ABOUT THE ARIZONA HERITAGE ALLIANCE
Formed in 1992, the Arizona Heritage Alliance is a non-profit 501-c-3 organization that is funded solely with private donations, grants, and memberships. The Alliance’s mission is to protect, preserve, and enhance Arizona’s historic, cultural, and natural heritage by protecting the integrity and voter intent of the Game and Fish Heritage Fund; working to restore the Arizona State Parks Heritage Fund; monitoring state legislative and agency activity; and educating Arizonans about the benefits of wildlife, open space, parks, and historic and cultural resources.

2019 Arizona Game & Fish Heritage Grants Awarded

Source:  Arizona Game & Fish Department Press Release – May 23, 2019

At Arizona Game and Fish Commission meeting held on May 10, 2019 in Prescott, Arizona, the 2019 Heritage Fund Grant recipients were announced.  Heritage Fund money comes from Arizona Lottery ticket sales and was established by voter initiative in 1990. Heritage funding goes toward conservation efforts such as protecting endangered species, educating students and the general public about wildlife and the outdoors, and creating new opportunities for outdoor recreation.

The Heritage Fund Grant Program was established by the Arizona Game and Fish Department in 1992 as part of the overall Heritage Fund program.

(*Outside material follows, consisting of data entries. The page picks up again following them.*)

[src/dra_consts.svh]
// Register offsets, field positions, reset values and chain layout for the range/arm block
`ifndef DRA_CONSTS_SVH
`define DRA_CONSTS_SVH

// Register byte offsets
`define DRA_OFF_SERIAL        8'h05
`define DRA_OFF_STROBE        8'h0B
`define DRA_OFF_ARM_STATUS    8'h43
`define DRA_OFF_ARM_SOURCE    8'h49
`define DRA_OFF_ARM_CONTROL   8'h4B

// Strobe value that copies the chain into the latch
`define DRA_STROBE_VALUE      8'h04

// Field positions
`define DRA_STAT_INIT_BIT     1
`define DRA_CTRL_SUSPEND_BIT  2

// Shift chain geometry
`define DRA_CHAIN_LEN         56
`define DRA_CHAIN_OUT_BIT     55

// Chain bit positions of the attenuator controls
`define DRA_BIT_CH1_PATH_EN   10
`define DRA_BIT_CH2_PATH_EN   15
`define DRA_BIT_CH1_IN20      34
`define DRA_BIT_CH1_POST      35
`define DRA_BIT_CH1_INT6      37
`define DRA_BIT_CH1_INT14     38
`define DRA_BIT_CH2_IN20      42
`define DRA_BIT_CH2_POST      43
`define DRA_BIT_CH2_INT6      45
`define DRA_BIT_CH2_INT14     46

// Reset values
`define DRA_RST_CHAIN         56'h00_0000_0000_0000
`define DRA_RST_ARM_SOURCE    8'h00
`define DRA_RST_ARM_CONTROL   8'h00

`endif

[src/dra_pkg.sv]
// Types shared by the range/arm configuration block
package dra_pkg;
    typedef logic [7:0]  dra_byte_t;
    typedef logic [55:0] dra_chain_t;
    typedef enum logic [0:0] {
        DRA_IDLE,
        DRA_INITIATED
    } dra_state_e;
endpackage : dra_pkg

[src/dra_chain.sv]
// Front-end serial shift chain with its parallel configuration latch
`timescale 1ns/1ps
`include "dra_consts.svh"

module dra_chain (
    // Clock and reset
    input  wire logic              clk,
    input  wire logic              rst_n,
    // Host side
    input  wire logic              shift_en,
    input  wire logic              shift_bit,
    input  wire logic              latch_en,
    // Chain and latch contents
    output dra_pkg::dra_chain_t    chain_q,
    output dra_pkg::dra_chain_t    latch_q
);

    // New bit enters at position 0, older bits move toward the output end
    always_ff @(posedge clk or negedge rst_n) begin
        if (!rst_n) begin
            chain_q <= `DRA_RST_CHAIN;
        end else if (shift_en) begin
            chain_q <= {chain_q[`DRA_CHAIN_LEN-2:0], shift_bit};
        end
    end

    // Latch only moves on the strobe, so shifting never glitches the relays
    always_ff @(posedge clk or negedge rst_n) begin
        if (!rst_n) begin
            latch_q <= `DRA_RST_CHAIN;
        end else if (latch_en) begin
            latch_q <= chain_q;
        end
    end

endmodule : dra_chain

[src/dra_top.sv]
// Range and arm configuration registers of a two-channel digitizer
//
// Overview of operation
// - Writing 4 to offset 0B copies the whole chain into the latch.
// - Offset 43 bit 1 reads 0 when idle, 1 when initiated.
// - Writing offset 49 in idle selects the arm source.
// - Arm source changes are accepted idle or initiated with the suspend sequence.
// - Offset 4B bit 2 set makes the device ignore arm events.
// - Clearing offset 4B bit 2 resumes accepting arm events.
// - Reading counts and sample rate come from timebase setup, not these registers.
// - Each write to offset 05 shifts the bit in at 0, out at 55.
// - Attenuator select bits are active low: zero switches the attenuator in.
// - Path-enable bit zero disables channel attenuators, one enables them.
`timescale 1ns/1ps
`include "dra_consts.svh"

module dra_top (
    // Clock and reset
    input  wire logic              MCLK,
    input  wire logic              RSTN,
    // Register port
    input  wire logic [7:0]        REG_ADDR,
    input  wire logic [7:0]        REG_WDATA,
    input  wire logic              REG_WR,
    input  wire logic              REG_RD,
    output logic [7:0]             REG_RDATA,
    // Timebase state inputs, asynchronous
    input  wire logic              INIT_REQ,
    input  wire logic              ABORT_REQ,
    // Arm events from the selected sources, asynchronous
    input  wire logic [7:0]        ARM_EVENT_IN,
    // Arm outputs
    output logic                   ARM_OUT,
    output logic [7:0]             ARM_SOURCE,
    // Live front-end controls
    output logic                   CH1_ATTEN_PATH_EN,
    output logic                   CH2_ATTEN_PATH_EN,
    output logic                   CH1_INPUT_20DB_IN,
    output logic                   CH1_POST_20DB_IN,
    output logic                   CH1_INT_6DB_IN,
    output logic                   CH1_INT_14DB_IN,
    output logic                   CH2_INPUT_20DB_IN,
    output logic                   CH2_POST_20DB_IN,
    output logic                   CH2_INT_6DB_IN,
    output logic                   CH2_INT_14DB_IN,
    output logic [55:0]            FE_LATCH,
    output logic [7:0]             SERIAL_OUT
);

    dra_pkg::dra_chain_t  chain_q;
    dra_pkg::dra_chain_t  latch_q;
    dra_pkg::dra_byte_t   arm_source_q;
    dra_pkg::dra_byte_t   arm_control_q;
    dra_pkg::dra_state_e  state_q;
    logic [1:0]           init_sync_q;
    logic [1:0]           abort_sync_q;
    logic [7:0]           arm_sync0_q;
    logic [7:0]           arm_sync1_q;
    logic [7:0]           arm_prev_q;
    logic                 suspended;
    logic                 arm_hit;
    logic                 wr_serial;
    logic                 wr_strobe;
    logic                 wr_source;
    logic                 wr_control;

    // Address match used by every write decode and the read mux
    function automatic logic hit(input logic [7:0] addr, input logic [7:0] off);
        hit = (addr == off);
    endfunction : hit

    // Write strobes
    assign wr_serial  = REG_WR && hit(REG_ADDR, `DRA_OFF_SERIAL);
    assign wr_strobe  = REG_WR && hit(REG_ADDR, `DRA_OFF_STROBE)
                        && (REG_WDATA == `DRA_STROBE_VALUE);
    assign wr_source  = REG_WR && hit(REG_ADDR, `DRA_OFF_ARM_SOURCE);
    assign wr_control = REG_WR && hit(REG_ADDR, `DRA_OFF_ARM_CONTROL);

    // Shift chain and latch; other strobe values are ignored
    dra_chain u_chain (
        .clk       (MCLK),
        .rst_n     (RSTN),
        .shift_en  (wr_serial),
        .shift_bit (REG_WDATA[0]),
        .latch_en  (wr_strobe),
        .chain_q   (chain_q),
        .latch_q   (latch_q)
    );

    // Asynchronous pin inputs pass two flops before any logic reads them
    always_ff @(posedge MCLK or negedge RSTN) begin
        if (!RSTN) begin
            init_sync_q  <= 2'h0;
            abort_sync_q <= 2'h0;
            arm_sync0_q  <= 8'h00;
            arm_sync1_q  <= 8'h00;
        end else begin
            init_sync_q  <= {init_sync_q[0], INIT_REQ};
            abort_sync_q <= {abort_sync_q[0], ABORT_REQ};
            arm_sync0_q  <= ARM_EVENT_IN;
            arm_sync1_q  <= arm_sync0_q;
        end
    end

    // Previous synchronised arm level for rising-edge detection
    always_ff @(posedge MCLK or negedge RSTN) begin
        if (!RSTN) begin
            arm_prev_q <= 8'h00;
        end else begin
            arm_prev_q <= arm_sync1_q;
        end
    end

    // Idle/initiated state; abort wins, an arm returns the device to idle
    always_ff @(posedge MCLK or negedge RSTN) begin
        if (!RSTN) begin
            state_q <= dra_pkg::DRA_IDLE;
        end else begin
            unique case (state_q)
                dra_pkg::DRA_IDLE: begin
                    if (init_sync_q[1] && !abort_sync_q[1]) begin
                        state_q <= dra_pkg::DRA_INITIATED;
                    end
                end
                dra_pkg::DRA_INITIATED: begin
                    if (abort_sync_q[1] || arm_hit) begin
                        state_q <= dra_pkg::DRA_IDLE;
                    end
                end
            endcase
        end
    end

    // Arm source accepted in either state; the host suspends first when initiated
    always_ff @(posedge MCLK or negedge RSTN) begin
        if (!RSTN) begin
            arm_source_q <= `DRA_RST_ARM_SOURCE;
        end else if (wr_source) begin
            arm_source_q <= REG_WDATA;
        end
    end

    // Arm control holds every written bit for read-modify-write
    // Reading counts and sample rate belong to timebase setup, so none live here
    always_ff @(posedge MCLK or negedge RSTN) begin
        if (!RSTN) begin
            arm_control_q <= `DRA_RST_ARM_CONTROL;
        end else if (wr_control) begin
            arm_control_q <= REG_WDATA;
        end
    end

    // Suspend gates arm events; a source swap mid-run cannot fire a stray arm
    assign suspended = arm_control_q[`DRA_CTRL_SUSPEND_BIT];
    assign arm_hit   = (state_q == dra_pkg::DRA_INITIATED) && !suspended
                       && |(arm_source_q & arm_sync1_q & ~arm_prev_q);

    // Arm pulse, one cycle per accepted event
    always_ff @(posedge MCLK or negedge RSTN) begin
        if (!RSTN) begin
            ARM_OUT <= 1'b0;
        end else begin
            ARM_OUT <= arm_hit;
        end
    end

    // Registered read data; unmapped and write-only offsets read zero
    always_ff @(posedge MCLK or negedge RSTN) begin
        if (!RSTN) begin
            REG_RDATA <= 8'h00;
        end else if (REG_RD) begin
            if (hit(REG_ADDR, `DRA_OFF_ARM_STATUS)) begin
                REG_RDATA <= {6'h00, state_q == dra_pkg::DRA_INITIATED, 1'b0};
            end else if (hit(REG_ADDR, `DRA_OFF_ARM_SOURCE)) begin
                REG_RDATA <= arm_source_q;
            end else if (hit(REG_ADDR, `DRA_OFF_ARM_CONTROL)) begin
                REG_RDATA <= arm_control_q;
            end else if (hit(REG_ADDR, `DRA_OFF_SERIAL)) begin
                REG_RDATA <= {7'h00, chain_q[`DRA_CHAIN_OUT_BIT]};
            end else begin
                REG_RDATA <= 8'h00;
            end
        end
    end

    // Front-end drive from the latch; select bits are active low
    always_ff @(posedge MCLK or negedge RSTN) begin
        if (!RSTN) begin
            CH1_ATTEN_PATH_EN <= 1'b0;
            CH2_ATTEN_PATH_EN <= 1'b0;
            CH1_INPUT_20DB_IN <= 1'b0;
            CH1_POST_20DB_IN  <= 1'b0;
            CH1_INT_6DB_IN    <= 1'b0;
            CH1_INT_14DB_IN   <= 1'b0;
            CH2_INPUT_20DB_IN <= 1'b0;
            CH2_POST_20DB_IN  <= 1'b0;
            CH2_INT_6DB_IN    <= 1'b0;
            CH2_INT_14DB_IN   <= 1'b0;
        end else begin
            CH1_ATTEN_PATH_EN <= latch_q[`DRA_BIT_CH1_PATH_EN];
            CH2_ATTEN_PATH_EN <= latch_q[`DRA_BIT_CH2_PATH_EN];
            // Path disabled forces every attenuator of that channel out
            CH1_INPUT_20DB_IN <= latch_q[`DRA_BIT_CH1_PATH_EN]
                                 && !latch_q[`DRA_BIT_CH1_IN20];
            CH1_POST_20DB_IN  <= latch_q[`DRA_BIT_CH1_PATH_EN]
                                 && !latch_q[`DRA_BIT_CH1_POST];
            CH1_INT_6DB_IN    <= latch_q[`DRA_BIT_CH1_PATH_EN]
                                 && !latch_q[`DRA_BIT_CH1_INT6];
            CH1_INT_14DB_IN   <= latch_q[`DRA_BIT_CH1_PATH_EN]
                                 && !latch_q[`DRA_BIT_CH1_INT14];
            CH2_INPUT_20DB_IN <= latch_q[`DRA_BIT_CH2_PATH_EN]
                                 && !latch_q[`DRA_BIT_CH2_IN20];
            CH2_POST_20DB_IN  <= latch_q[`DRA_BIT_CH2_PATH_EN]
                                 && !latch_q[`DRA_BIT_CH2_POST];
            CH2_INT_6DB_IN    <= latch_q[`DRA_BIT_CH2_PATH_EN]
                                 && !latch_q[`DRA_BIT_CH2_INT6];
            CH2_INT_14DB_IN   <= latch_q[`DRA_BIT_CH2_PATH_EN]
                                 && !latch_q[`DRA_BIT_CH2_INT14];
        end
    end

    // Raw latch, arm source and chain output copies for the rest of the front end
    always_ff @(posedge MCLK or negedge RSTN) begin
        if (!RSTN) begin
            FE_LATCH   <= `DRA_RST_CHAIN;
            ARM_SOURCE <= `DRA_RST_ARM_SOURCE;
            SERIAL_OUT <= 8'h00;
        end else begin
            FE_LATCH   <= latch_q;
            ARM_SOURCE <= arm_source_q;
            SERIAL_OUT <= {7'h00, chain_q[`DRA_CHAIN_OUT_BIT]};
        end
    end

endmodule : dra_top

The grants program initially was developed as a way to promote outreach in order to enhance important partnerships and generate fresh approaches in support of the department’s mission. Since inception, the department has had the opportunity to award more than $16 million through the Heritage Fund grants program and support more than 800 projects throughout the state.

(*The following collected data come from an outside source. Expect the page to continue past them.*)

==> src/design/scl_top.sv <==
// Channel control and enable latches for a four-channel serializer.
// Assumes an APB master on pclk, and gate/bus pins from asynchronous host logic.
// What this block does
// - Rate select low: complementary recovered clocks at character rate, capture on true rise.
// - Rate select high: half-rate complementary clocks, capture alternately on both.
// - Reference clock times both PLLs and may clock parallel interfaces.
// - Transmit source low: transmit interface clocked from reference derived character clock.
// - Rate range select: low 200-400, mid 400-800, high 800-1500 MBaud.
// - Loopback low: external serial input feeds that channel's receiver.
// - Loopback high: transmit stream routed into same channel's recovery circuit.
// - In loopback, serial output forced to one and external input ignored.
// - Output-enable gate high makes the latch transparent to the enable bus.
// - Output-enable bit high enables its driver, low powers it down.
// - Output-enable gate falling captures bus and holds until gate rises.
// - Reset presets output-enable latch with every driver enabled.
// - Self-test gate high makes the self-test latch transparent to the bus.
// - Self-test bit low selects test sequence, high selects normal data.
// - Self-test gate falling captures bus and holds it afterwards.
// - Reset presets self-test latch so self-test is disabled everywhere.
// - Active-low full-chip reset initialises control registers and gate state and presets latches; lane flops and clock divider are not reset.
//
// Our own choices: the APB slave port and the register offsets.
`timescale 1ns/1ps
`default_nettype none

module scl_top
   import scl_pkg::*;
#(
   parameter int unsigned CH = NUM_CH
) (
   // APB slave
   input wire logic pclk,
   input wire logic presetn,
   input wire logic psel,
   input wire logic penable,
   input wire logic pwrite,
   input wire logic [11:0] paddr,
   input wire logic [31:0] pwdata,
   output logic [31:0] prdata,
   output logic pready,
   output logic pslverr,
   // Host pins
   input wire logic full_chip_reset_n,
   input wire logic output_enable_latch_gate,
   input wire logic selftest_latch_gate,
   input wire logic [7:0] shared_enable_bus,
   // Serial lanes
   input wire logic [CH-1:0] serial_data_in,
   input wire logic [CH-1:0] tx_serial_stream,
   output logic [CH-1:0] serial_data_out,
   output logic [CH-1:0] serial_driver_enable,
   output logic [CH-1:0] cdr_data_in,
   // Self-test enables, active low
   output logic [CH-1:0] tx_selftest_n,
   output logic [CH-1:0] rx_selftest_n,
   // Clocking controls
   input wire logic reference_clock_in,
   output logic [CH-1:0] recovered_char_clock,
   output logic [CH-1:0] recovered_char_clock_n,
   output logic tx_ref_clock_sel,
   output logic rx_ref_clock_sel,
   output logic [1:0] serial_rate_range_select,
   output logic recv_clock_rate_select
);

   // ------------------------------------------------------------
   // Pin synchronisers
   // ------------------------------------------------------------
   logic [9:0] pin_s1_q;
   logic [9:0] pin_s2_q;
   logic [2*CH-1:0] ser_s1_q;
   logic [2*CH-1:0] ser_s2_q;
   logic [3:0] rst_sync_q;
   logic soft_rst_n;

   always_ff @(posedge pclk or negedge presetn) begin
      if (!presetn) begin
         pin_s1_q <= 10'h000;
         pin_s2_q <= 10'h000;
      end else begin
         pin_s1_q <= {output_enable_latch_gate, selftest_latch_gate, shared_enable_bus};
         pin_s2_q <= pin_s1_q;
      end
   end

   always_ff @(posedge pclk or negedge presetn) begin
      if (!presetn) begin
         ser_s1_q <= '0;
         ser_s2_q <= '0;
      end else begin
         ser_s1_q <= {tx_serial_stream, serial_data_in};
         ser_s2_q <= ser_s1_q;
      end
   end

   // Reset starts low so the block stays in chip reset until the pin is seen high
   always_ff @(posedge pclk or negedge presetn) begin
      if (!presetn) begin
         rst_sync_q <= 4'h0;
      end else begin
         rst_sync_q <= {rst_sync_q[2:0], full_chip_reset_n};
      end
   end

   // Second and fourth stages of the reset sync are ANDed to feed logic; first and third feed only the next
   assign soft_rst_n = rst_sync_q[1] & rst_sync_q[3];

   logic oe_gate;
   logic st_gate;
   logic [7:0] en_bus;
   logic [CH-1:0] ext_in;
   logic [CH-1:0] tx_in;

   assign oe_gate = pin_s2_q[9];
   assign st_gate = pin_s2_q[8];
   assign en_bus = pin_s2_q[7:0];
   assign ext_in = ser_s2_q[CH-1:0];
   assign tx_in = ser_s2_q[2*CH-1:CH];

   // ------------------------------------------------------------
   // Enable latches
   // ------------------------------------------------------------
   // Gated flops instead of real latches: transparency lags the pins by
   // the synchroniser depth, traded for a single clean clock domain.
   scl_gate_e oe_state_q;
   scl_gate_e oe_state_d;
   scl_gate_e st_state_q;
   scl_gate_e st_state_d;
   logic [7:0] oe_latch_q;
   logic [7:0] oe_latch_d;
   logic [7:0] st_latch_q;
   logic [7:0] st_latch_d;

   assign oe_latch_d = oe_gate ? en_bus : oe_latch_q;
   assign st_latch_d = st_gate ? en_bus : st_latch_q;

   // Gate state is only reported; the latches follow the gate level directly
   always_comb begin
      oe_state_d = oe_state_q;
      case (oe_state_q)
         SCL_GATE_HOLD: begin
            if (oe_gate) begin
               oe_state_d = SCL_GATE_OPEN;
            end
         end
         SCL_GATE_OPEN: begin
            if (!oe_gate) begin
               oe_state_d = SCL_GATE_HOLD;
            end
         end
         default: begin
            oe_state_d = SCL_GATE_HOLD;
         end
      endcase
   end

   always_comb begin
      st_state_d = st_state_q;
      case (st_state_q)
         SCL_GATE_HOLD: begin
            if (st_gate) begin
               st_state_d = SCL_GATE_OPEN;
            end
         end
         SCL_GATE_OPEN: begin
            if (!st_gate) begin
               st_state_d = SCL_GATE_HOLD;
            end
         end
         default: begin
            st_state_d = SCL_GATE_HOLD;
         end
      endcase
   end

   always_ff @(posedge pclk or negedge presetn) begin
      if (!presetn) begin
         oe_latch_q <= OE_RESET;
         oe_state_q <= SCL_GATE_HOLD;
      end else if (!soft_rst_n) begin
         oe_latch_q <= OE_RESET;
         oe_state_q <= SCL_GATE_HOLD;
      end else begin
         oe_latch_q <= oe_latch_d;
         oe_state_q <= oe_state_d;
      end
   end

   always_ff @(posedge pclk or negedge presetn) begin
      if (!presetn) begin
         st_latch_q <= ST_RESET;
         st_state_q <= SCL_GATE_HOLD;
      end else if (!soft_rst_n) begin
         st_latch_q <= ST_RESET;
         st_state_q <= SCL_GATE_HOLD;
      end else begin
         st_latch_q <= st_latch_d;
         st_state_q <= st_state_d;
      end
   end

   // ------------------------------------------------------------
   // APB registers
   // ------------------------------------------------------------
   logic [31:0] ctrl_q;
   logic [CH-1:0] lpbk_q;
   scl_ctrl_s ctrl;
   logic wr_en;
   logic rd_ok;
   logic hit_ctrl;
   logic hit_lpbk;
   logic hit_stat;
   logic hit_latch;
   logic [31:0] rd_mux;
   logic [31:0] status_word;
   logic [31:0] latch_word;
   logic [31:0] prdata_q;
   logic pslverr_q;
   logic ctrl_wr;
   logic lpbk_wr;
   logic rd_err;
   logic wr_err;

   assign hit_ctrl = (paddr == REG_CTRL);
   assign hit_lpbk = (paddr == REG_LOOPBACK);
   assign hit_stat = (paddr == REG_STATUS);
   assign hit_latch = (paddr == REG_LATCHES);
   assign rd_ok = hit_ctrl | hit_lpbk | hit_stat | hit_latch;
   assign wr_en = psel & penable & pwrite & soft_rst_n;
   assign ctrl_wr = wr_en & hit_ctrl;
   assign lpbk_wr = wr_en & hit_lpbk;
   assign rd_err = ~rd_ok;
   // Status and latch words mirror hardware state, so writes there are refused
   assign wr_err = pwrite & (hit_stat | hit_latch);
   assign status_word = {{(28-CH){1'b0}}, oe_state_q, st_state_q, lpbk_q};
   assign latch_word = {16'h0000, st_latch_q, oe_latch_q};
   assign rd_mux = hit_ctrl ? ctrl_q :
                   hit_lpbk ? {{(32-CH){1'b0}}, lpbk_q} :
                   hit_stat ? status_word :
                   hit_latch ? latch_word : 32'h00000000;

   always_ff @(posedge pclk or negedge presetn) begin
      if (!presetn) begin
         ctrl_q <= CTRL_RESET;
      end else if (!soft_rst_n) begin
         ctrl_q <= CTRL_RESET;
      end else if (ctrl_wr) begin
         ctrl_q <= {26'h0, pwdata[5:0]};
      end
   end

   always_ff @(posedge pclk or negedge presetn) begin
      if (!presetn) begin
         lpbk_q <= '0;
      end else if (!soft_rst_n) begin
         lpbk_q <= '0;
      end else if (lpbk_wr) begin
         lpbk_q <= pwdata[CH-1:0];
      end
   end

   // Read data is registered in the setup cycle so pready can sit high
   always_ff @(posedge pclk or negedge presetn) begin
      if (!presetn) begin
         prdata_q <= 32'h00000000;
         pslverr_q <= 1'b0;
      end else if (psel && !penable) begin
         prdata_q <= pwrite ? 32'h00000000 : rd_mux;
         pslverr_q <= rd_err | wr_err;
      end
   end

   assign pready = 1'b1;
   assign prdata = prdata_q;
   assign pslverr = pslverr_q & psel & penable;

   // ------------------------------------------------------------
   // Clock and rate controls
   // ------------------------------------------------------------
   logic ref_rx_clocking;
   logic half_q;

   assign ctrl = '{
      rate_select: ctrl_q[CTRL_RATE_BIT],
      rx_source: ctrl_q[CTRL_RXSRC_BIT],
      tx_source: scl_level_e'(ctrl_q[CTRL_TXSRC_LSB +: 2]),
      speed: scl_level_e'(ctrl_q[CTRL_SPD_LSB +: 2])
   };

   // Host must keep rate low for reference clocking; not enforced here
   assign ref_rx_clocking = ~ctrl.rx_source;
   assign rx_ref_clock_sel = ref_rx_clocking;
   assign tx_ref_clock_sel = (ctrl.tx_source == SCL_LVL_LOW);
   assign serial_rate_range_select = ctrl.speed;
   assign recv_clock_rate_select = ctrl.rate_select;

   // Character clock stand-in, divided from pclk: full or half rate
   always_ff @(posedge pclk or negedge presetn) begin
      if (!presetn) begin
         half_q <= 1'b0;
      end else begin
         half_q <= ~half_q;
      end
   end

   // ------------------------------------------------------------
   // Per-channel lanes
   // ------------------------------------------------------------
   logic [CH-1:0] out_q;
   logic [CH-1:0] out_d;
   logic [CH-1:0] cdr_q;
   logic [CH-1:0] cdr_d;
   logic [CH-1:0] rclk_q;
   logic [CH-1:0] rclk_d;

   genvar g;
   generate
      for (g = 0; g < CH; g++) begin : g_lane
         assign out_d[g] = lpbk_q[g] ? 1'b1 : tx_in[g];
         assign cdr_d[g] = lpbk_q[g] ? tx_in[g] : ext_in[g];
         // Half rate toggles only on every other pclk edge
         assign rclk_d[g] = ctrl.rate_select ? (half_q ? ~rclk_q[g] : rclk_q[g])
                                             : ~rclk_q[g];
         assign serial_driver_enable[g] = oe_latch_q[OE_BIT_BASE + g];
         assign tx_selftest_n[g] = st_latch_q[ST_TX_BIT_BASE + g];
         assign rx_selftest_n[g] = st_latch_q[ST_RX_BIT_BASE + g];
      end
   endgenerate

   // Serial outputs idle at logic one, the level a loopback lane shows anyway; CDR inputs and clocks reset to zero
   always_ff @(posedge pclk or negedge presetn) begin
      if (!presetn) begin
         out_q <= '1;
         cdr_q <= '0;
         rclk_q <= '0;
      end else begin
         out_q <= out_d;
         cdr_q <= cdr_d;
         rclk_q <= rclk_d;
      end
   end

   assign serial_data_out = out_q;
   assign cdr_data_in = cdr_q;
   assign recovered_char_clock = rclk_q;
   assign recovered_char_clock_n = ~rclk_q;

endmodule

`default_nettype wire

A total of $412,000 was available for the 2019 grant cycle and was awarded through a competitive application process in various categories (Environmental Education, Outdoor Education, Schoolyard Habitat, Urban Wildlife/Habitat, Public Access, and IIAPM).  This year the agency scored 34 Heritage grant proposals. Below are the grant awardees and the grant amount awarded.

Outdoor Education

  • Gilbert Public Schools, Superstition Springs Elementary: awarded $800 for “Second Grade Butterfly Wonderland Field Trip”
  • Arizona Trail Association: awarded $2,500 for “Arizona Trail Association’s Seeds of Stewardship Wildlife Bonanza”
  • Washington Elementary School District, Orangewood Elementary School: awarded $1,000 for “Orangewood Wildlife Studies”
  • Grand Canyon Youth: awarded $1,500 for “Outdoor Education along the Wild and Scenic Verde River”

Environmental Education

  • Arizona-Sonora Desert Museum: awarded $10,000 for “Earth Conservation Internship”
  • Northern Arizona University: awarded $2,745 for “Discovering the hidden voices of Arizona’s vocal rodents”

Schoolyard

  • Douglas Unified School District: awarded $2,936 for “Mobile working tables and viewing benches for Douglas High School Land Lab”
  • Topock Elementary School District: awarded $2,190 for “Tortoise Enclosure Kiosk”Cave Creek Unified School District, Sonoran Trails Middle School: awarded $9,844 for “Schoolyard Wildlife Habitat”

Public Access

  • Arizona Trail Association: awarded $20,000 for “Arizona Trail Sahuarita Road Trail Head”
  • Cochise County: awarded $30,000 for “Geronimo Trail’s Route to Public Lands II”

Urban

  • City of Show Low: awarded $9,100 for “The Meadow Trail”
  • Save our Mountains Foundation: awarded $10,000 for “Interactive Trail Signage for the North Mountains Preserve”
  • Tucson Audubon Society: awarded $12,000 for “Bringing Habitat Home-Creating Urban Bird Habitat”
  • Coalition for Sonoran Desert Protection: awarded $18,560 for “Safe Passages for Wildlife on I-10 East”
  • Audubon Arizona: awarded $6,600 for “Birds and Bikes”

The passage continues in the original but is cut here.